Requirement — Please set down exactly the lines of the listing below from the line containing "branch predictor slice." through the line containing "localparam int BT_W", both lines included, leaving out all other lines.

Data for analysis —
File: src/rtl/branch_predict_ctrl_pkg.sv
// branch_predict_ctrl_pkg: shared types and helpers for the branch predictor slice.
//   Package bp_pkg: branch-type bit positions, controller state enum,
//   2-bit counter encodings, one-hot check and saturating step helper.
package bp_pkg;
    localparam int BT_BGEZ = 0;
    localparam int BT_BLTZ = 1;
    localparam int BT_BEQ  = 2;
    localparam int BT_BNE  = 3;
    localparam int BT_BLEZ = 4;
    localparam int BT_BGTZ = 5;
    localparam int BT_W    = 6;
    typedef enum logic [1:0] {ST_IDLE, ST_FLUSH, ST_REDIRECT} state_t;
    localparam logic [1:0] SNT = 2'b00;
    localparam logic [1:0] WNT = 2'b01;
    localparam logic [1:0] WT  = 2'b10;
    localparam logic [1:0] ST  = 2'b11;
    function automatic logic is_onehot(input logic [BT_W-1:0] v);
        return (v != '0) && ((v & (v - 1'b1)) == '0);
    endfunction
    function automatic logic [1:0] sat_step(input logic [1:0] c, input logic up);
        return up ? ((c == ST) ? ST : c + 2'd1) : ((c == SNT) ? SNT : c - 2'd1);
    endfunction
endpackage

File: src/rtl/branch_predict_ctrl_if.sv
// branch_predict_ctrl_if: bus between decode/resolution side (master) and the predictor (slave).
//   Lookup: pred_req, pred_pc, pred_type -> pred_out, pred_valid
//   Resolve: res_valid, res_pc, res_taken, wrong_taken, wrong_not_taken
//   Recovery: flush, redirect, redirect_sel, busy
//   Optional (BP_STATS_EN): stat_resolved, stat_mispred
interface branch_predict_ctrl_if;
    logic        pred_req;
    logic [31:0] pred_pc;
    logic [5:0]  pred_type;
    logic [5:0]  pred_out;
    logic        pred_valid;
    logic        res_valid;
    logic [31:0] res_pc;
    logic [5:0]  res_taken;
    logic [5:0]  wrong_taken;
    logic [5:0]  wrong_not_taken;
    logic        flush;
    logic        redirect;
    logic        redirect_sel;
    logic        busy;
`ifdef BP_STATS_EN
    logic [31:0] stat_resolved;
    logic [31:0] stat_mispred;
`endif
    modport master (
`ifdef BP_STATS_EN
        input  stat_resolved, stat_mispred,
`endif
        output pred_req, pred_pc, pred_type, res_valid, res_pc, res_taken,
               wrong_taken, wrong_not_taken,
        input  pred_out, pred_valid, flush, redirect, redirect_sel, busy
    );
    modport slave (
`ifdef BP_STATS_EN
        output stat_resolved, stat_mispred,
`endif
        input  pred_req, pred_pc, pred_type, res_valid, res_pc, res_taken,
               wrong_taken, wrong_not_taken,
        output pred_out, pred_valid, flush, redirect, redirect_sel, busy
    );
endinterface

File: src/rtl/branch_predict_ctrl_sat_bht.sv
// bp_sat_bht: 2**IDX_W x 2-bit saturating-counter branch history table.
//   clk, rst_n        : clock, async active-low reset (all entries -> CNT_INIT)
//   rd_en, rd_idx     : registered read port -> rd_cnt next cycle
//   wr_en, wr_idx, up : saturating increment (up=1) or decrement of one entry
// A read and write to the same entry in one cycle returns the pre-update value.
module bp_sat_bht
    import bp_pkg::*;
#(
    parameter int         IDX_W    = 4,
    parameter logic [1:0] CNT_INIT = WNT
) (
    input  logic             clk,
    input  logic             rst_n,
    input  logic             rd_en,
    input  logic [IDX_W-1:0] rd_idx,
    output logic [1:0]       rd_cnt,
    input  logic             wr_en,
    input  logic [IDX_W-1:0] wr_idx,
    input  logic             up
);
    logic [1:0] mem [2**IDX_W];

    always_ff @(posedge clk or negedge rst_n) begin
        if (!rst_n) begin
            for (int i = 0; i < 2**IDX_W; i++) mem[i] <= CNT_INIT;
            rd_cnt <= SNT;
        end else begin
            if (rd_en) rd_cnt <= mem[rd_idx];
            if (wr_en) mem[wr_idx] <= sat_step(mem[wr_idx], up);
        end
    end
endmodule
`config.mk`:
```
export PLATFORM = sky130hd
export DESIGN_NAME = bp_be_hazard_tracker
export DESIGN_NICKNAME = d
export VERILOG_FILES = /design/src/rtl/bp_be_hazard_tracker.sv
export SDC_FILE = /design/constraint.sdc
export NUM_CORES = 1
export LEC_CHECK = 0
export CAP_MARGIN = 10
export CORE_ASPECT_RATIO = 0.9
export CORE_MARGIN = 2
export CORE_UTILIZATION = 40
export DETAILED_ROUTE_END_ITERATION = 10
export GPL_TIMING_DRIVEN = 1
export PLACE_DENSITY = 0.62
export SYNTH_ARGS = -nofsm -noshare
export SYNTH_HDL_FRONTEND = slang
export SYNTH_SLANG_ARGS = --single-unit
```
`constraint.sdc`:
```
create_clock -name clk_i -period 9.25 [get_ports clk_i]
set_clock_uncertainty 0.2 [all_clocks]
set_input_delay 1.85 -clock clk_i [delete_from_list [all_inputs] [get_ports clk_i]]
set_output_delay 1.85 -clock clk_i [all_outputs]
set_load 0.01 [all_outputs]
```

Response area —
// branch_predict_ctrl_pkg: shared types and helpers for the branch predictor slice.
//   Package bp_pkg: branch-type bit positions, controller state enum,
//   2-bit counter encodings, one-hot check and saturating step helper.
package bp_pkg;
    localparam int BT_BGEZ = 0;
    localparam int BT_BLTZ = 1;
    localparam int BT_BEQ  = 2;
    localparam int BT_BNE  = 3;
    localparam int BT_BLEZ = 4;
    localparam int BT_BGTZ = 5;
    localparam int BT_W    = 6;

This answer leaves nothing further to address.